## Activity
With both ends included, transcribe exactly the records below from their first line to the line that contains "Settings: CTS_CLUSTER_SIZE no".

· · · ·

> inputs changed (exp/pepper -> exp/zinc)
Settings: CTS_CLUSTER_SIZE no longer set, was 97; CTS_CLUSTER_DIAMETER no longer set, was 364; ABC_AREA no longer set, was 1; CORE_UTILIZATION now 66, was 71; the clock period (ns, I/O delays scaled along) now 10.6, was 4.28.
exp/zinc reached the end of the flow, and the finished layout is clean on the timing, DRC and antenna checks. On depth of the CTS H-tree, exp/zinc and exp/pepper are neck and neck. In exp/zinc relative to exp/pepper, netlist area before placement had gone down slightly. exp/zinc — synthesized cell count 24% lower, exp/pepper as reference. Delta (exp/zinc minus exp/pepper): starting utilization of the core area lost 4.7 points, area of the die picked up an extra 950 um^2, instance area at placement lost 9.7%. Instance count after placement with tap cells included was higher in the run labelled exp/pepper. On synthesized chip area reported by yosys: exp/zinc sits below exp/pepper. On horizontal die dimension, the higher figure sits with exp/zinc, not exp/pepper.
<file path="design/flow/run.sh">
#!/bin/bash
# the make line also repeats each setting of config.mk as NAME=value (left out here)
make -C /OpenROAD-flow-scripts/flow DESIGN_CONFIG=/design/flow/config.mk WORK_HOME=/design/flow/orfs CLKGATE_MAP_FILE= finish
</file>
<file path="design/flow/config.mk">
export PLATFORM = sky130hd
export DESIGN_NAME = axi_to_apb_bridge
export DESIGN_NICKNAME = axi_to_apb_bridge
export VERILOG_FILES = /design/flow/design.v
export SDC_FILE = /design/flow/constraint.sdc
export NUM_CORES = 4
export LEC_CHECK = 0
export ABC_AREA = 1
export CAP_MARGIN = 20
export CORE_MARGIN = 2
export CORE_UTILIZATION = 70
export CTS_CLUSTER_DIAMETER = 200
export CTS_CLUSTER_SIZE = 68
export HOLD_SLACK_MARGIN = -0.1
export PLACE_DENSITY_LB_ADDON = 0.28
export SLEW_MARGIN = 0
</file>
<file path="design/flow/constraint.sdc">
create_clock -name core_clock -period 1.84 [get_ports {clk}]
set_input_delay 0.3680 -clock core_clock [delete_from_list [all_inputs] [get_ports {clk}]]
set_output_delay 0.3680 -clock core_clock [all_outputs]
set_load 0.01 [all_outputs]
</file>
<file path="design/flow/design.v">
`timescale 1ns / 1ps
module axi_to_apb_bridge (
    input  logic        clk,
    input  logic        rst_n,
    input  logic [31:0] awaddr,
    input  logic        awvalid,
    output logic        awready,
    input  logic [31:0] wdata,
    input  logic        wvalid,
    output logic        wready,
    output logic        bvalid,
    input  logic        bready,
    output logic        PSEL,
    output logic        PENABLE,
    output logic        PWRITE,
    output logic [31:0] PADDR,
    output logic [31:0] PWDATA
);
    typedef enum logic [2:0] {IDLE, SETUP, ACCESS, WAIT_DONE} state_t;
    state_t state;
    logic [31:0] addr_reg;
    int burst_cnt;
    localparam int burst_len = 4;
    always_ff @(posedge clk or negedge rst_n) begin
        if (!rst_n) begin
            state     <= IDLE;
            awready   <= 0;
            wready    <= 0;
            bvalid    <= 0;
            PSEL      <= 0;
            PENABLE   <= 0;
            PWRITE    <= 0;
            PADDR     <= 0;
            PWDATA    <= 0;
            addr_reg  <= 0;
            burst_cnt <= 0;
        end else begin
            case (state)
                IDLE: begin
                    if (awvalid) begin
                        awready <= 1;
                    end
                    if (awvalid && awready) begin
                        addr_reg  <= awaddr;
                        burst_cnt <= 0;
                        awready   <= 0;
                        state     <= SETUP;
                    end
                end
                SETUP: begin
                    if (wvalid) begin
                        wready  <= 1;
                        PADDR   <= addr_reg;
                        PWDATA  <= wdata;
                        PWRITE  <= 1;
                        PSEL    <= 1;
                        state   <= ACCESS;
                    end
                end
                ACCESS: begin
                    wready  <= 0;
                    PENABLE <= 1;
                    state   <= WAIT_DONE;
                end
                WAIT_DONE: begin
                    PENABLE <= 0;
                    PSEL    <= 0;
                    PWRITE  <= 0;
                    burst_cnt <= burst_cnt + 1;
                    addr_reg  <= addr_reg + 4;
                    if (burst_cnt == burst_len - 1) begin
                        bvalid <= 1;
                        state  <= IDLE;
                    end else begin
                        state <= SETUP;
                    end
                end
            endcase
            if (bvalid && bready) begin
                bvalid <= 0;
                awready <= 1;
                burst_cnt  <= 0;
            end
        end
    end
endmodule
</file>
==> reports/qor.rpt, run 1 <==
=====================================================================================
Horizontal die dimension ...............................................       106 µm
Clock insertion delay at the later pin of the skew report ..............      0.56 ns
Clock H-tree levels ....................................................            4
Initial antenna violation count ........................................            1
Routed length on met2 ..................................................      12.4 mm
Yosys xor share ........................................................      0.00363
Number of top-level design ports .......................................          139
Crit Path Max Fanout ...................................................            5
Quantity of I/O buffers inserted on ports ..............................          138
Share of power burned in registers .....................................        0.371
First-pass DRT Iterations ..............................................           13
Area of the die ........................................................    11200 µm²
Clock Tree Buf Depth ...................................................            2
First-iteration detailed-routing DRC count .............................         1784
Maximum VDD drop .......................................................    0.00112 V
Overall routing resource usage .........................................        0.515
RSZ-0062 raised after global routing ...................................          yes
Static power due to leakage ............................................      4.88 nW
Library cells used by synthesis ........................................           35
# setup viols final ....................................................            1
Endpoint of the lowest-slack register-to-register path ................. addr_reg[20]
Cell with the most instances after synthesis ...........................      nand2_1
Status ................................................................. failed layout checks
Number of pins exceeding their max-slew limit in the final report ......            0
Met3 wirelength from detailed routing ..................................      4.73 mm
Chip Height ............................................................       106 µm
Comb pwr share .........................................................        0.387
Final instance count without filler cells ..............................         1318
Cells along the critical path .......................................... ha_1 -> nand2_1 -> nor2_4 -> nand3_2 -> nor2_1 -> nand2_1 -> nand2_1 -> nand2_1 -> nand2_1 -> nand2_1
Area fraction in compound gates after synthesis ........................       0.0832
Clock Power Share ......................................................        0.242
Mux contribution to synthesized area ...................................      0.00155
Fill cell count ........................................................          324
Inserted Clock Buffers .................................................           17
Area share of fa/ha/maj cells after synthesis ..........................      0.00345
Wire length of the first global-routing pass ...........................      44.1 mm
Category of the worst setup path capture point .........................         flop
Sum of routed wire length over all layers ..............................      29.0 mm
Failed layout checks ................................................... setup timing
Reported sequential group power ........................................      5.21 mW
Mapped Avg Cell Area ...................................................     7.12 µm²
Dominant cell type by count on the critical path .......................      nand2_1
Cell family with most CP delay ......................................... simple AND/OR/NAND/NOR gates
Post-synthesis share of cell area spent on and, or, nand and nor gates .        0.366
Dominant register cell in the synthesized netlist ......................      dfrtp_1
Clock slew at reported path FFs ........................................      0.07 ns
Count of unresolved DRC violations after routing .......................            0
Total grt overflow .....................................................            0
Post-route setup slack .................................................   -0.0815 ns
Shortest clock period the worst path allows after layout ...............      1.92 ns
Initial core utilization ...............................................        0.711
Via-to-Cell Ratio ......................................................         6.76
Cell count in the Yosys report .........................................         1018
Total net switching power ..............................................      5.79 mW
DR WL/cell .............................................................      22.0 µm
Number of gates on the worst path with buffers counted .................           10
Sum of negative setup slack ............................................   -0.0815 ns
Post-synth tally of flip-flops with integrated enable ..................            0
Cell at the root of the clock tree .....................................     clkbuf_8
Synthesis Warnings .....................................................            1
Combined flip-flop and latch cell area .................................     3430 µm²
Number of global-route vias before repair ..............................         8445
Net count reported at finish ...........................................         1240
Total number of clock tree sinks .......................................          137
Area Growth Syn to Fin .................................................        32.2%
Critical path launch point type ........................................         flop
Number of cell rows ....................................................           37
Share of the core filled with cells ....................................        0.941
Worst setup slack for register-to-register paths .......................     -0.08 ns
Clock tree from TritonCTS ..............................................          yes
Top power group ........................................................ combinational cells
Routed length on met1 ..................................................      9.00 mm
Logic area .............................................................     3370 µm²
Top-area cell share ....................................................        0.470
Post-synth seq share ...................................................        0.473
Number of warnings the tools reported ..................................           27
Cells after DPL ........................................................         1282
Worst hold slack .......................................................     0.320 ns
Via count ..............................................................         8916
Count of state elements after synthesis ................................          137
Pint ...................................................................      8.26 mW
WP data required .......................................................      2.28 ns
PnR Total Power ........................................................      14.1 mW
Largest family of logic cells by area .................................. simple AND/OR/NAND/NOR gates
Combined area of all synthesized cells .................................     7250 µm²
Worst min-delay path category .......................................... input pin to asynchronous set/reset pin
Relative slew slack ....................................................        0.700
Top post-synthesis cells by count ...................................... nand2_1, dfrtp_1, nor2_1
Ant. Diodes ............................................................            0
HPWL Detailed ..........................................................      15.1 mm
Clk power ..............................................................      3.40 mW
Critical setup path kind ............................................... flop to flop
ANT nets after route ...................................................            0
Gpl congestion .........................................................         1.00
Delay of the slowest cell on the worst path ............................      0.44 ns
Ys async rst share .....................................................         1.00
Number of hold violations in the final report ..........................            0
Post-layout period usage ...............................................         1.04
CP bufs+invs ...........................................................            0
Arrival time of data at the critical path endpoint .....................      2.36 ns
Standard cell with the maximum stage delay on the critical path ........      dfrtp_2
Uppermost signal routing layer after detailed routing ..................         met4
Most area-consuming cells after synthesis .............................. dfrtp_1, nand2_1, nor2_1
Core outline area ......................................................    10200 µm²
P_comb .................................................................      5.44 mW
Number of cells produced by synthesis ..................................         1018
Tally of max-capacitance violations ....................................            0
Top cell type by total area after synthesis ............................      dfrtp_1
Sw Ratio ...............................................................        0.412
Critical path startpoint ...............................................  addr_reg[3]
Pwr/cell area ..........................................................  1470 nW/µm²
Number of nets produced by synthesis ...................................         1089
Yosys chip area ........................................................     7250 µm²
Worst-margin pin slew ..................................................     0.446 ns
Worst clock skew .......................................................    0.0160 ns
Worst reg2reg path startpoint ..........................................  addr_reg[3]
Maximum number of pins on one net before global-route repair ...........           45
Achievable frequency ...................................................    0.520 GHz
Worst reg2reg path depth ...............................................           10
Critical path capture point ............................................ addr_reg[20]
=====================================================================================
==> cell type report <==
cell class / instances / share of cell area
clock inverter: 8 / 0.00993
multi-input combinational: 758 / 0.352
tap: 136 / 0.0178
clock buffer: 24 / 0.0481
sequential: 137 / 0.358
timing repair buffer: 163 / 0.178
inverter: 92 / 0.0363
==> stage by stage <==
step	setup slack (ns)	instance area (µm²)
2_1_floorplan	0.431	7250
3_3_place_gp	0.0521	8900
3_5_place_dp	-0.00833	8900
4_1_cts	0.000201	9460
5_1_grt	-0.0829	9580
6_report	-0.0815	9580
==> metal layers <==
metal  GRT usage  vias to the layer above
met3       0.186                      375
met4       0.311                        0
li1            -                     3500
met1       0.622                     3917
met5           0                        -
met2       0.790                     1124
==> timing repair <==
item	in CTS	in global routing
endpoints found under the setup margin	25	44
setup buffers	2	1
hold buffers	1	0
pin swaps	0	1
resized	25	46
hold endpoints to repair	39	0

· · · ·

## Response to the task
> inputs changed (exp/pepper -> exp/zinc)
Settings: CTS_CLUSTER_SIZE no longer set, was 97; CTS_CLUSTER_DIAMETER no longer set, was 364; ABC_AREA no longer set, was 1; CORE_UTILIZATION now 66, was 71; the clock period (ns, I/O delays scaled along) now 10.6, was 4.28.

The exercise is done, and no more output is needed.